The problem is exactly as described in this MS help forum. It doesn't happen often, but when it does, it's a bit annoying. I can be just browsing the web or watching a video, and slowly, parts of Windows 10 stop responding, with the first usually being the taskbar or the app I was using. Most recently, it was the Windows Twitter app. I was able to close that and everything else, but I couldn't bring up the task manager. Ctrl-Alt-Del doesn't work either, and right clicking on the desktop freezes that too. In the end, I only have a moving mouse cursor, and I have to do a hard power off to get things going again. Reboot takes a while as well. When I restart, it boots into the recovery environment, and I have to restart the PC again to actually boot Windows.

According to the solution above, this could be an issue with Windows running on an SSD if it's using the generic AHCI drivers.

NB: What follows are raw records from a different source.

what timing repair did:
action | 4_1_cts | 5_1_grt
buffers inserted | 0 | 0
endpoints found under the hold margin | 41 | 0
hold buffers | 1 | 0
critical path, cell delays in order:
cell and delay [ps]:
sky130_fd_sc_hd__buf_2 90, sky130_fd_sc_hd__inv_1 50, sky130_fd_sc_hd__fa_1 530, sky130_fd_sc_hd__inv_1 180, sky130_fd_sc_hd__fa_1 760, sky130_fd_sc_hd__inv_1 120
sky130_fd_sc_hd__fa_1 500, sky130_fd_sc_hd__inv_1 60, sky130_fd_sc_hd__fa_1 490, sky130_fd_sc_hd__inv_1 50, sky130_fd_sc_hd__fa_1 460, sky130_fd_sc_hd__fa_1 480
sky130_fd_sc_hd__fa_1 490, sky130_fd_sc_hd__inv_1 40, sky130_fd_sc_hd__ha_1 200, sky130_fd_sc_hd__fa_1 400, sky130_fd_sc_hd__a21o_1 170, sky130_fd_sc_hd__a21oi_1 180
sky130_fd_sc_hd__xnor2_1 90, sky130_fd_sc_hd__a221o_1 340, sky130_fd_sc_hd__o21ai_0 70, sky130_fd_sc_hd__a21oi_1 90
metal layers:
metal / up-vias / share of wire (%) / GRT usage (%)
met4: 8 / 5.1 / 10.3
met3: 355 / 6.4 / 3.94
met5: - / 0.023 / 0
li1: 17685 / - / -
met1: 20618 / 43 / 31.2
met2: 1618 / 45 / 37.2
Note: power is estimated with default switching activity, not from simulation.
===== src/design/metricPkg.sv =====
package metricPkg;

   // one signed metric per candidate
   localparam int metricWidth = 8;
   typedef logic signed [metricWidth-1:0] metric_t;

   // candidate index covers 0..63 in multi H mode
   localparam int indexWidth = 6;
   typedef logic [indexWidth-1:0] index_t;

   // a block is 16 groups of four metrics
   localparam int groupsPerBlock = 16;
   localparam int groupWidth = $clog2(groupsPerBlock);   // 4 bits

   // normalization subtracts a quarter of the full range
   localparam int normOffset = 2**(metricWidth-2);      // 64

endpackage


===== src/design/compSel.sv =====
`timescale 1ns/10ps

// four-way signed compare-select, one group per ce
module compSel (
   input  logic               clk,
   input  logic               reset,
   input  logic               ce,
   input  metricPkg::metric_t a,
   input  metricPkg::metric_t b,
   input  metricPkg::metric_t c,
   input  metricPkg::metric_t d,
   input  metricPkg::index_t  indexOffset,
   output metricPkg::metric_t groupMax,
   output metricPkg::index_t  groupIndex
);
   import metricPkg::*;

   logic    sel0;         // b beats a
   logic    sel1;         // d beats c
   logic    selFinal;     // c/d pair beats a/b pair
   metric_t winner0;
   metric_t winner1;
   metric_t bestVal;
   logic [1:0] localIndex;

   // 1 only when second is strictly larger, so ties stay with the earlier input
   function automatic logic laterWins(input metric_t first, input metric_t second);
      logic result;
      case ({first[metricWidth-1], second[metricWidth-1]})
         2'b01: begin
            result = 1'b0;   // first pos, second neg
         end
         2'b10: begin
            result = 1'b1;   // first neg, second pos
         end
         default: begin
            // same sign, magnitude bits order the same way
            result = (second[metricWidth-2:0] > first[metricWidth-2:0]);
         end
      endcase
      return result;
   endfunction

   // first round, pairwise
   assign sel0 = laterWins(a, b);
   assign sel1 = laterWins(c, d);

   assign winner0 = sel0 ? b : a;
   assign winner1 = sel1 ? d : c;

   // second round between pair winners
   assign selFinal = laterWins(winner0, winner1);
   assign bestVal  = selFinal ? winner1 : winner0;

   // position inside the group, a=0 .. d=3
   assign localIndex = selFinal ? {1'b1, sel1} : {1'b0, sel0};

   always_ff @(posedge clk) begin
      if (reset) begin
         groupMax   <= '0;
         groupIndex <= '0;
      end else if (ce) begin
         groupMax   <= bestVal;
         groupIndex <= indexOffset + index_t'(localIndex);   // block-wide index
      end
   end

   // the offset from groupDecode must leave room for the local position
   offsetAligned : assert property (
      @(posedge clk) disable iff (reset)
      ce |-> (indexOffset[1:0] == 2'b00)
   ) else $error("indexOffset not group aligned");

endmodule


===== src/design/groupDecode.sv =====
`timescale 1ns/10ps

module groupDecode (
   input  logic              clk,
   input  logic              reset,
   input  logic              metricValid,
   input  logic              normalize,
   output logic              selCe,
   output metricPkg::index_t indexOffset,
   output logic              groupValid,
   output logic              groupFirst,
   output logic              groupLast,
   output logic              groupNorm
);
   import metricPkg::*;

   logic [groupWidth-1:0] groupCount;   // group number inside the block
   logic                  firstNow;
   logic                  lastNow;

   // compSel loads on every valid group
   assign selCe = metricValid;

   // group g holds candidates 4g..4g+3
   assign indexOffset = {groupCount, 2'b00};

   assign firstNow = (groupCount == '0);
   assign lastNow  = (groupCount == groupWidth'(groupsPerBlock - 1));

   always_ff @(posedge clk) begin
      if (reset) begin
         groupCount <= '0;
      end else if (metricValid) begin
         if (lastNow) begin
            groupCount <= '0;   // wrap for next block
         end else begin
            groupCount <= groupCount + 1'b1;
         end
      end
   end

   // flags ride one cycle behind beside the compSel result
   always_ff @(posedge clk) begin
      if (reset) begin
         groupValid <= 1'b0;
         groupFirst <= 1'b0;
         groupLast  <= 1'b0;
      end else begin
         groupValid <= metricValid;
         groupFirst <= metricValid & firstNow;
         groupLast  <= metricValid & lastNow;
      end
   end

   // only meaningful with the last group
   always_ff @(posedge clk) begin
      if (metricValid) begin
         groupNorm <= normalize;
      end
   end

   // a group right after a last group opens the next block
   lastThenFirst : assert property (
      @(posedge clk) disable iff (reset)
      groupLast |=> (!groupValid || groupFirst)
   ) else $error("group after the last group not marked first");

endmodule


===== src/design/maxAccum.sv =====
`timescale 1ns/10ps

module maxAccum (
   input  logic               clk,
   input  logic               reset,
   input  logic               groupValid,
   input  logic               groupFirst,
   input  logic               groupLast,
   input  logic               groupNorm,
   input  metricPkg::metric_t groupMax,
   input  metricPkg::index_t  groupIndex,
   output logic               done,
   output metricPkg::metric_t maxVal,
   output metricPkg::index_t  maxIndex
);
   import metricPkg::*;

   metric_t runMax;        // best value so far in this block
   index_t  runIndex;
   logic    takeGroup;
   metric_t blockMax;      // best including the current group
   index_t  blockIndex;
   metric_t normVal;

   // strictly greater, a tie keeps the lower index already held
   assign takeGroup = groupFirst | (groupMax > runMax);

   assign blockMax   = takeGroup ? groupMax : runMax;
   assign blockIndex = takeGroup ? groupIndex : runIndex;

   // wraps in 8 bits like the hardware subtract
   assign normVal = metric_t'(blockMax - metric_t'(normOffset));

   always_ff @(posedge clk) begin
      if (groupValid) begin
         runMax   <= blockMax;
         runIndex <= blockIndex;
      end
   end

   always_ff @(posedge clk) begin
      if (reset) begin
         done     <= 1'b0;
         maxVal   <= '0;
         maxIndex <= '0;
      end else begin
         done <= 1'b0;
         if (groupValid && groupLast) begin
            done     <= 1'b1;
            maxVal   <= groupNorm ? normVal : blockMax;
            maxIndex <= blockIndex;   // held until next block ends
         end
      end
   end

   // blocks are 16 groups, so two done pulses can never touch
   doneIsPulse : assert property (
      @(posedge clk) disable iff (reset)
      done |=> !done
   ) else $error("done high on two consecutive cycles");

endmodule


===== src/design/maxSearchTop.sv =====
`timescale 1ns/10ps

module maxSearchTop (
   input  logic               clk,
   input  logic               reset,
   input  logic               metricValid,
   input  logic               normalize,
   input  metricPkg::metric_t a,
   input  metricPkg::metric_t b,
   input  metricPkg::metric_t c,
   input  metricPkg::metric_t d,
   output logic               done,
   output metricPkg::metric_t maxVal,
   output metricPkg::index_t  maxIndex
);
   import metricPkg::*;

   logic    selCe;
   index_t  indexOffset;
   logic    groupValid;
   logic    groupFirst;
   logic    groupLast;
   logic    groupNorm;
   metric_t groupMax;
   index_t  groupIndex;

   // decode stage
   groupDecode groupDecode_inst (
      .clk         (clk),
      .reset       (reset),
      .metricValid (metricValid),
      .normalize   (normalize),
      .selCe       (selCe),
      .indexOffset (indexOffset),
      .groupValid  (groupValid),
      .groupFirst  (groupFirst),
      .groupLast   (groupLast),
      .groupNorm   (groupNorm)
   );

   // execute stage
   compSel compSel_inst (
      .clk         (clk),
      .reset       (reset),
      .ce          (selCe),
      .a           (a),
      .b           (b),
      .c           (c),
      .d           (d),
      .indexOffset (indexOffset),
      .groupMax    (groupMax),
      .groupIndex  (groupIndex)
   );

   // result stage
   maxAccum maxAccum_inst (
      .clk        (clk),
      .reset      (reset),
      .groupValid (groupValid),
      .groupFirst (groupFirst),
      .groupLast  (groupLast),
      .groupNorm  (groupNorm),
      .groupMax   (groupMax),
      .groupIndex (groupIndex),
      .done       (done),
      .maxVal     (maxVal),
      .maxIndex   (maxIndex)
   );

endmodule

This issue hasn't happened with Greta, my old laptop, but she is running the proper Intel AHCI drivers. I don't know if Rusty is using the AMD drivers. He has an AMD chipset and proper drivers should have been provided by Dell. I'll have to double check once I get Rusty back up again.

Though to tell you the truth, it's annoying problems like this that get me longing for a Mac, no matter how locked down they are. There are days that I feel that it may be worth it becoming an Apple sheep and having a system that just works rather than having to deal with random Windows 10 bugs or problems. macOS isn't perfect either, but I can't recall that OS ever having as severe problems like Windows 10.

So yeah... when Rusty's Windows 10 install isn't bugging out or freezing up at random, he can work rather great. It's the little quirks that are starting to get annoying unfortunately.

Well, some good news to report. Rusty is missing the AMD AHCI drivers, so I went to Dell's support pages and found the chipset package. I ran it, and the installer presented me with the option to install updated display drivers along with the chipset. I'm running that now, and I'll see if I get the proper AHCI software installed.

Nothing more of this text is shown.